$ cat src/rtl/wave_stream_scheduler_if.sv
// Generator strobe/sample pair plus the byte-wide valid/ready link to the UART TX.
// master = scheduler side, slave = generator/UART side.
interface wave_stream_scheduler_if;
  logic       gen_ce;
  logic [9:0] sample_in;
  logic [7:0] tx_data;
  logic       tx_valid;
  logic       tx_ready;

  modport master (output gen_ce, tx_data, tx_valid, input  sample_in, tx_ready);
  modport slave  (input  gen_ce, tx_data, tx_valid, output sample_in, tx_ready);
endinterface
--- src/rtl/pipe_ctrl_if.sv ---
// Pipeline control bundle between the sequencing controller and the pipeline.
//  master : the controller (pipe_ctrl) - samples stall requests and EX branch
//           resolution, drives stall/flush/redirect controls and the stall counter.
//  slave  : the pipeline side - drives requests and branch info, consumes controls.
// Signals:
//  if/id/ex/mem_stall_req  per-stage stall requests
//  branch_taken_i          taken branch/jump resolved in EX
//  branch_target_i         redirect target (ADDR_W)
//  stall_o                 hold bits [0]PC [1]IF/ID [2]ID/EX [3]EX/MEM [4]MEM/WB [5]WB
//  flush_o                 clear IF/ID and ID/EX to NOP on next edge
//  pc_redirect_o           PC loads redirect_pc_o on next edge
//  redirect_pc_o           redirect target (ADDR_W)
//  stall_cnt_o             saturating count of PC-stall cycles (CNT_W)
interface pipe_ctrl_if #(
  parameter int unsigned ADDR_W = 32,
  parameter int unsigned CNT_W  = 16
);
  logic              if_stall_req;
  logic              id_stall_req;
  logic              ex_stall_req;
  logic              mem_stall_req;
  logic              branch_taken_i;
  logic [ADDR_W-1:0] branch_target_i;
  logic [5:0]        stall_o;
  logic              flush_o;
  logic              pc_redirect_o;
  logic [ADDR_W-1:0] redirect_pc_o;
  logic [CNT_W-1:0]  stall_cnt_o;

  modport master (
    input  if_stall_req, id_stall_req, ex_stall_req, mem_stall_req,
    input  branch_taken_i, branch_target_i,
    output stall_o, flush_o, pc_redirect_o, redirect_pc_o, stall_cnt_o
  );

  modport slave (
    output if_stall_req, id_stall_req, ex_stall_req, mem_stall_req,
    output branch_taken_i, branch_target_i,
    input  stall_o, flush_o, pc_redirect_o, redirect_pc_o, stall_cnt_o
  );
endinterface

+ + + + +

ACTIVITY: If a line in the material above contains the word "slave", copy it.

RESPONSE TO THIS TASK:
// master = scheduler side, slave = generator/UART side.
  modport slave  (input  gen_ce, tx_data, tx_valid, output sample_in, tx_ready);
//  slave  : the pipeline side - drives requests and branch info, consumes controls.
  modport slave (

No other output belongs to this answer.